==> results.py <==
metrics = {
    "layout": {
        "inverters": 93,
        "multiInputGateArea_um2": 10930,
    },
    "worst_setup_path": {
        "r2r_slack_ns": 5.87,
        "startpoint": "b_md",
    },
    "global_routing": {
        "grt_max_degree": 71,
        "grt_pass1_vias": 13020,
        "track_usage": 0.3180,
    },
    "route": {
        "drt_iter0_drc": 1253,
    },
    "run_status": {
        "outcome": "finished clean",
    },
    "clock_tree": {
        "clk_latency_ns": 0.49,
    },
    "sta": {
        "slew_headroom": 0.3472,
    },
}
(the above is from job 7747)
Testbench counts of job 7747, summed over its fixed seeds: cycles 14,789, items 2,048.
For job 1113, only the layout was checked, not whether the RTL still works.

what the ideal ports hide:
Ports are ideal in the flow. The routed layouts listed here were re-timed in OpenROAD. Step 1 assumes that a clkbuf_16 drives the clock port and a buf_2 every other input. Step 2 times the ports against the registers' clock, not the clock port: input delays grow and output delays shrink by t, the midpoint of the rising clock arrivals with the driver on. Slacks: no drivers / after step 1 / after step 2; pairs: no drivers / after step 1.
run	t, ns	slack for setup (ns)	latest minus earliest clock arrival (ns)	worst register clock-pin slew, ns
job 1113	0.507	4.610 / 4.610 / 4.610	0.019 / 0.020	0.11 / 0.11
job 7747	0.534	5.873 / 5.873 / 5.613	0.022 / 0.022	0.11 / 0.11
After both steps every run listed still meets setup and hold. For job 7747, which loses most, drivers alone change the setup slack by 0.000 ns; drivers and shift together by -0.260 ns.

--

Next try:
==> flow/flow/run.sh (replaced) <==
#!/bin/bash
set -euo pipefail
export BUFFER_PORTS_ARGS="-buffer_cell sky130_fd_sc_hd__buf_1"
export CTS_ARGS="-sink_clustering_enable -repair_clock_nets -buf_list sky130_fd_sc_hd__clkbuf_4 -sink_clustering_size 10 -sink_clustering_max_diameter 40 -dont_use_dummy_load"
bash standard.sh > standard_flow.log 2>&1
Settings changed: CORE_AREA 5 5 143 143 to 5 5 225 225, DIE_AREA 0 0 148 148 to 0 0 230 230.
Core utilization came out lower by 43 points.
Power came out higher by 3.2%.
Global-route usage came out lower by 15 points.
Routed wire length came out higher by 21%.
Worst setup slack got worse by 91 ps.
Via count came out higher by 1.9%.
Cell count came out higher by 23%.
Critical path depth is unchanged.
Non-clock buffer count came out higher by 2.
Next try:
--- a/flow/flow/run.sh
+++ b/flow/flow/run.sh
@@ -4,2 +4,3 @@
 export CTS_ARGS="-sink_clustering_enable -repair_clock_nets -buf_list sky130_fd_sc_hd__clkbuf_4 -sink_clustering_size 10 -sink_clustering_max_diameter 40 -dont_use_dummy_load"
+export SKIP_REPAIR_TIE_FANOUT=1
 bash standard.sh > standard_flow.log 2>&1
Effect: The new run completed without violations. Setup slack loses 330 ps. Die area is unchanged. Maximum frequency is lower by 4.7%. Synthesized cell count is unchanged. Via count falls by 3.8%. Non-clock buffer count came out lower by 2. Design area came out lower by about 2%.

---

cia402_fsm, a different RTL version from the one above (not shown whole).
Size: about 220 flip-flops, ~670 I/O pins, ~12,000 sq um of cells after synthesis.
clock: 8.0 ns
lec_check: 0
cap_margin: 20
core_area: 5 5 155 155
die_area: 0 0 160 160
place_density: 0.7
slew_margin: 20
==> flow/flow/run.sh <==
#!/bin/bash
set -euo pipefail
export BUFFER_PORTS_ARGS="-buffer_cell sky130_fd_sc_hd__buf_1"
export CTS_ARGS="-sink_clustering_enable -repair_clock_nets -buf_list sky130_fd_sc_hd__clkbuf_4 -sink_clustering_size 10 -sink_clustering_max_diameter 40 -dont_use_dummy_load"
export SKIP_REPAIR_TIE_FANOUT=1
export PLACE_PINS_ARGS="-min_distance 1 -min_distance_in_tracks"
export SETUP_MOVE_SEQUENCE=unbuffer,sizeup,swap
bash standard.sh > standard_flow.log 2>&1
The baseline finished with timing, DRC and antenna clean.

--

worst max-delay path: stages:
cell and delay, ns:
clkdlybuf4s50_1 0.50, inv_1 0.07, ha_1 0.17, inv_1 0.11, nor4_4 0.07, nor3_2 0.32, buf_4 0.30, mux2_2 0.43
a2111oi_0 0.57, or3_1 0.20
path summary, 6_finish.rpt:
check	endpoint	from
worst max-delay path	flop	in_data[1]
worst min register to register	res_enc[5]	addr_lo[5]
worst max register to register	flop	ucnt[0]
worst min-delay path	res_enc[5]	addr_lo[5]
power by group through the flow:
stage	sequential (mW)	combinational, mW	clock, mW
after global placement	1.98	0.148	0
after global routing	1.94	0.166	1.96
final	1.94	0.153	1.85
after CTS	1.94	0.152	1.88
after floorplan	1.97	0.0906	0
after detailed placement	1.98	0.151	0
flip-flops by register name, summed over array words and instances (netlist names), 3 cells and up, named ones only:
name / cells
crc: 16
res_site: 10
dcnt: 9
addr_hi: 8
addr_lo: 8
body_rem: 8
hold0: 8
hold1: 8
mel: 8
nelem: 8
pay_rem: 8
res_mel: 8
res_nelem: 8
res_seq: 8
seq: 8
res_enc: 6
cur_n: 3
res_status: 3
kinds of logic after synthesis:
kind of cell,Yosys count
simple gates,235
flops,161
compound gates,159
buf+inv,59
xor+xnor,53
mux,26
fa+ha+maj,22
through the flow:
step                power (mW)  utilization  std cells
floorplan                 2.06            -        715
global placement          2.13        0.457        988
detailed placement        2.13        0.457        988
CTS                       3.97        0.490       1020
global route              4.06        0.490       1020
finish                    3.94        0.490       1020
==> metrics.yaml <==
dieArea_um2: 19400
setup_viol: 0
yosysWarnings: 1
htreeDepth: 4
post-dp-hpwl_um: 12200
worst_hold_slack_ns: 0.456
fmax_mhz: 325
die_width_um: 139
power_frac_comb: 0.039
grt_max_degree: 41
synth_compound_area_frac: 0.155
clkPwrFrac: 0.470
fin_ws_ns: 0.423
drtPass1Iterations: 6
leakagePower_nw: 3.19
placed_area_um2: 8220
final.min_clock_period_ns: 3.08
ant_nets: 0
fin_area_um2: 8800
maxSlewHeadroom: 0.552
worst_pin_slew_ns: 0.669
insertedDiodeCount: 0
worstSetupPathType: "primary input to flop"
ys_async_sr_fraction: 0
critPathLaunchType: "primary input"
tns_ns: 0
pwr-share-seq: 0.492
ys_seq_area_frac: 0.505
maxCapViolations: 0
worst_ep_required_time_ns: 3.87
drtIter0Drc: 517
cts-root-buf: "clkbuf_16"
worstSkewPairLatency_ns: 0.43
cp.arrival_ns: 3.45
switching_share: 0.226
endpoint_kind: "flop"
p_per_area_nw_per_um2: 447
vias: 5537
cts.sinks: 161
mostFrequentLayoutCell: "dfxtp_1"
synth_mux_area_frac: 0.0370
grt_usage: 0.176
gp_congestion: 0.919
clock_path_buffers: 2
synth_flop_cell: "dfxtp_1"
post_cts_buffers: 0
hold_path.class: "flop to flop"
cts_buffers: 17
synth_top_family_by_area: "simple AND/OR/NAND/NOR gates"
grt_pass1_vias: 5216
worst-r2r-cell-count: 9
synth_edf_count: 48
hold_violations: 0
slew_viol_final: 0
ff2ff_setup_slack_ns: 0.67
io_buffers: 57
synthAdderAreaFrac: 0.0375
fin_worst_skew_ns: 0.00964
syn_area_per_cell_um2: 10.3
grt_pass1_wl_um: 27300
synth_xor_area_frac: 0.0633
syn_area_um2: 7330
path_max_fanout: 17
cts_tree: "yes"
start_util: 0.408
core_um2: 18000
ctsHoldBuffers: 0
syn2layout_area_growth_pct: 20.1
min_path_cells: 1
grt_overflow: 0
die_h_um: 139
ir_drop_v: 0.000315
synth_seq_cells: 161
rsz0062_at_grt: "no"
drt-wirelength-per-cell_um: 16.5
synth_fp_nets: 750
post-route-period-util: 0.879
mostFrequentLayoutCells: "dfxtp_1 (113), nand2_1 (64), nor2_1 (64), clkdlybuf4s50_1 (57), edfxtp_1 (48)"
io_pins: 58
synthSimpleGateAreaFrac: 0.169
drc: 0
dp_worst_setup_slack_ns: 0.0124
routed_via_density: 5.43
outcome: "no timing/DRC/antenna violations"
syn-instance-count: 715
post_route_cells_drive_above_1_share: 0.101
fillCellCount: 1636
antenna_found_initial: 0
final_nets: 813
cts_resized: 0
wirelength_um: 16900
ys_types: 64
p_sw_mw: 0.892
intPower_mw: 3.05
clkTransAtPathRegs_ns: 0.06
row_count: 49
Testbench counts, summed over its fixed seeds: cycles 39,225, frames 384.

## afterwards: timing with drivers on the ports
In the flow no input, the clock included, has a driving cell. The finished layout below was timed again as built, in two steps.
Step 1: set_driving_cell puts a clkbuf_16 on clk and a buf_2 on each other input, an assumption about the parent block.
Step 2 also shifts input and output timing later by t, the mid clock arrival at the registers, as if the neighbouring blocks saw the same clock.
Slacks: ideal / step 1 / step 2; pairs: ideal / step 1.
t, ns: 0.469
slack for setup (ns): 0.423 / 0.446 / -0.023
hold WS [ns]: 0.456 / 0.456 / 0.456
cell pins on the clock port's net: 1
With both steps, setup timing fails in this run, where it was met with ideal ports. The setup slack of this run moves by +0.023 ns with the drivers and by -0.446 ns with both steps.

> [How to complete this task]
Of all the entries above, retype exactly the lines from the line with "core_um2: 18000" to the line with "cell pins on the clock port's net: 1", both included, and no others.

> [Exercise output]
core_um2: 18000
ctsHoldBuffers: 0
syn2layout_area_growth_pct: 20.1
min_path_cells: 1
grt_overflow: 0
die_h_um: 139
ir_drop_v: 0.000315
synth_seq_cells: 161
rsz0062_at_grt: "no"
drt-wirelength-per-cell_um: 16.5
synth_fp_nets: 750
post-route-period-util: 0.879
mostFrequentLayoutCells: "dfxtp_1 (113), nand2_1 (64), nor2_1 (64), clkdlybuf4s50_1 (57), edfxtp_1 (48)"
io_pins: 58
synthSimpleGateAreaFrac: 0.169
drc: 0
dp_worst_setup_slack_ns: 0.0124
routed_via_density: 5.43
outcome: "no timing/DRC/antenna violations"
syn-instance-count: 715
post_route_cells_drive_above_1_share: 0.101
fillCellCount: 1636
antenna_found_initial: 0
final_nets: 813
cts_resized: 0
wirelength_um: 16900
ys_types: 64
p_sw_mw: 0.892
intPower_mw: 3.05
clkTransAtPathRegs_ns: 0.06
row_count: 49
Testbench counts, summed over its fixed seeds: cycles 39,225, frames 384.

## afterwards: timing with drivers on the ports
In the flow no input, the clock included, has a driving cell. The finished layout below was timed again as built, in two steps.
Step 1: set_driving_cell puts a clkbuf_16 on clk and a buf_2 on each other input, an assumption about the parent block.
Step 2 also shifts input and output timing later by t, the mid clock arrival at the registers, as if the neighbouring blocks saw the same clock.
Slacks: ideal / step 1 / step 2; pairs: ideal / step 1.
t, ns: 0.469
slack for setup (ns): 0.423 / 0.446 / -0.023
hold WS [ns]: 0.456 / 0.456 / 0.456
cell pins on the clock port's net: 1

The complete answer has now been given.